[captn3m0]

Now I am curious at whether these ZIP confusion attacks are mitigated at other registries that use ZIPs? Are there any such?

[calebbrown]

Apart from Python Wheels, the other popular ecosystems using zip files are Java jar files, and NuGet.

Of these Java is the most interesting as there a few JDKs commonly in use.

But I’m also interested in various security scanners that are built in other languages that can be fooled.

[zahlman]

Does NPM not use zip files?

(Search results for `npm package format` are entirely not useful for figuring out what an NPM package actually consists of, beyond containing a `package.json` file. `pypi package format` results look wildly different; the first result I get is https://packaging.python.org/en/latest/discussions/package-f... which is quite comprehensive about the exact information I want — disregarding for a moment the fact that I already know this stuff ;) The NPM search results, for me, start with a Geeks4Geeks tutorial on creating a package.
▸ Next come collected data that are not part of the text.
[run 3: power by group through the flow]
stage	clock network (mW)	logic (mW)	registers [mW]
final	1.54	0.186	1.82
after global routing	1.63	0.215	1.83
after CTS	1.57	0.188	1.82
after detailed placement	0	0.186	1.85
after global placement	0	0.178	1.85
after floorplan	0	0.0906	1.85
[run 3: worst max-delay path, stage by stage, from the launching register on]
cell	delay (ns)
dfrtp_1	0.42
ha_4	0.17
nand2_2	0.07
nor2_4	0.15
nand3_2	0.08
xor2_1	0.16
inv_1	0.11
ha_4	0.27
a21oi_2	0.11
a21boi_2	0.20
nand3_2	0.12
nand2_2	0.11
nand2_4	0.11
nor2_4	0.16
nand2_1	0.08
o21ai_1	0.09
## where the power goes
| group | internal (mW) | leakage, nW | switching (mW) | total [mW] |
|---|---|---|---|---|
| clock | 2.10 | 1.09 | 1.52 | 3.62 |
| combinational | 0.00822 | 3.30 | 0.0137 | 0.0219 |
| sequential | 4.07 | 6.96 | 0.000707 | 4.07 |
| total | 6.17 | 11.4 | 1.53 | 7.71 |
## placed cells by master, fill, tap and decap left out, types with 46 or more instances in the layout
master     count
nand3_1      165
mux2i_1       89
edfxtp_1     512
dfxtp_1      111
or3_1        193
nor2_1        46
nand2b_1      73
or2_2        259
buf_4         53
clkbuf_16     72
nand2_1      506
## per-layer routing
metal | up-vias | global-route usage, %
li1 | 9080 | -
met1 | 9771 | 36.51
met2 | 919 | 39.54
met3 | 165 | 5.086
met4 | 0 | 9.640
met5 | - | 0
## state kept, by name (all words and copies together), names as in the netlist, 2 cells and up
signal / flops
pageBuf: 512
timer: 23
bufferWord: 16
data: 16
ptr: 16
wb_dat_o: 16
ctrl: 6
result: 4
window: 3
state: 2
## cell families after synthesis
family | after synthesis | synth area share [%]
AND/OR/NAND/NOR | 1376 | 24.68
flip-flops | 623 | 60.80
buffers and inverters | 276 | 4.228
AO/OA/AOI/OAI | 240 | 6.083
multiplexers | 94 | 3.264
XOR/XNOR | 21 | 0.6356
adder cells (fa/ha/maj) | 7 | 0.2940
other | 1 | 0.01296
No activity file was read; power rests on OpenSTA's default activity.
File: src/rtl/sac_pkg.sv
// package: register map, mode field layout and conversion timing for the SAR converter control
// What this block does
// - comparator settles 1 us before valid result
// - run and comparator enable give four states
// - range 00 divider picks 352..44 clock lengths
// - range 01 divider picks 480..80 clock lengths
// - result word low six bits read zero
// - high byte address holds upper eight bits
// - result word 16-bit read, reset 0000H
// - high byte register holds top eight, reset 00H
// - mode/channel/pin writes may spoil results
// - result reads insert one wait cycle
// - mode register writes insert one wait cycle
// - continuous conversion, done pulse each result
// - approximation resolves MSB first, then transfers
package sac_pkg;
  localparam logic [15:0] SAC_ADDR_RES_WORD = 16'hFF06;
  localparam logic [15:0] SAC_ADDR_RES_HIGH = 16'hFF07;
  localparam logic [15:0] SAC_ADDR_MODE = 16'hFF08;
  localparam logic [15:0] SAC_ADDR_CHAN = 16'hFF09;
  localparam logic [15:0] SAC_ADDR_PINCFG = 16'hFF8F;
  localparam logic [7:0] SAC_MODE_RST = 8'h00;
  localparam logic [15:0] SAC_RES_WORD_RST = 16'h0000;
  localparam logic [7:0] SAC_RES_HIGH_RST = 8'h00;
  localparam int SAC_BIT_RUN = 7;
  localparam int SAC_FR_HI = 6;
  localparam int SAC_FR_LO = 3;
  localparam int SAC_LV_HI = 2;
  localparam int SAC_LV_LO = 1;
  localparam int SAC_BIT_CMPEN = 0;
  localparam int SAC_RES_BITS = 10;
  localparam int SAC_RES_PAD = 6;
  localparam int SAC_CLK_MHZ = 100;
  localparam int SAC_SETTLE_US = 1;
  localparam int SAC_SETTLE_CYC = SAC_SETTLE_US * SAC_CLK_MHZ;
  localparam int SAC_LEN_W = 10;
  // total length in converter clocks: 22 at range 00, 40 at range 01
  localparam int SAC_CONV_SLOTS = 22;
  localparam int SAC_SAMPLE_SLOTS = SAC_CONV_SLOTS - SAC_RES_BITS;
  localparam int SAC_CONV_SLOTS_LOW = 40;
endpackage : sac_pkg
`config.mk`:
```
export PLATFORM = sky130hd
export DESIGN_NAME = vrc_reference_control
export DESIGN_NICKNAME = d
export VERILOG_FILES = /design/src/logic/vrc_pkg.sv /design/src/logic/vrc_reference_control.sv
export SDC_FILE = /design/constraint.sdc
export NUM_CORES = 1
export LEC_CHECK = 0
export BUFFER_PORTS_ARGS = -buffer_cell sky130_fd_sc_hd__buf_2
export CORE_UTILIZATION = 36
export CTS_BUF_LIST = sky130_fd_sc_hd__clkbuf_16
export CTS_CLUSTER_DIAMETER = 40
export DETAILED_ROUTE_END_ITERATION = 12
export GPL_ROUTABILITY_DRIVEN = 0
export PLACE_DENSITY = 0.74
export SYNTH_ARGS = -nofsm -noshare
export SYNTH_HDL_FRONTEND = slang
export SYNTH_SLANG_ARGS = --single-unit
```
`constraint.sdc`:
```
create_clock -name i_mclk -period 0.8 [get_ports i_mclk]
set_input_delay 0.12 -clock i_mclk [delete_from_list [all_inputs] [get_ports i_mclk]]
set_output_delay 0.12 -clock i_mclk [all_outputs]
set_load 0.03 [all_outputs]
```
Is there even anything analogous to the Python Packaging Authority — misunderstood and not-actually-authoritative as it is — for NPM?)

[pornel]

npm and Cargo use gzipped tarballs.

Tar is an awful format that has multiple ways of specifying file names and file sizes, so there could be some shenanigans happening.

It's also possible to make archives have different content based on case-sensitivity of the file system.

[zahlman]

Ah. Python source distributions are the same, so there may be additional considerations there. Though in general it doesn't seem like there's much concern in the Python ecosystem about that, considering that building them will run arbitrary code anyway....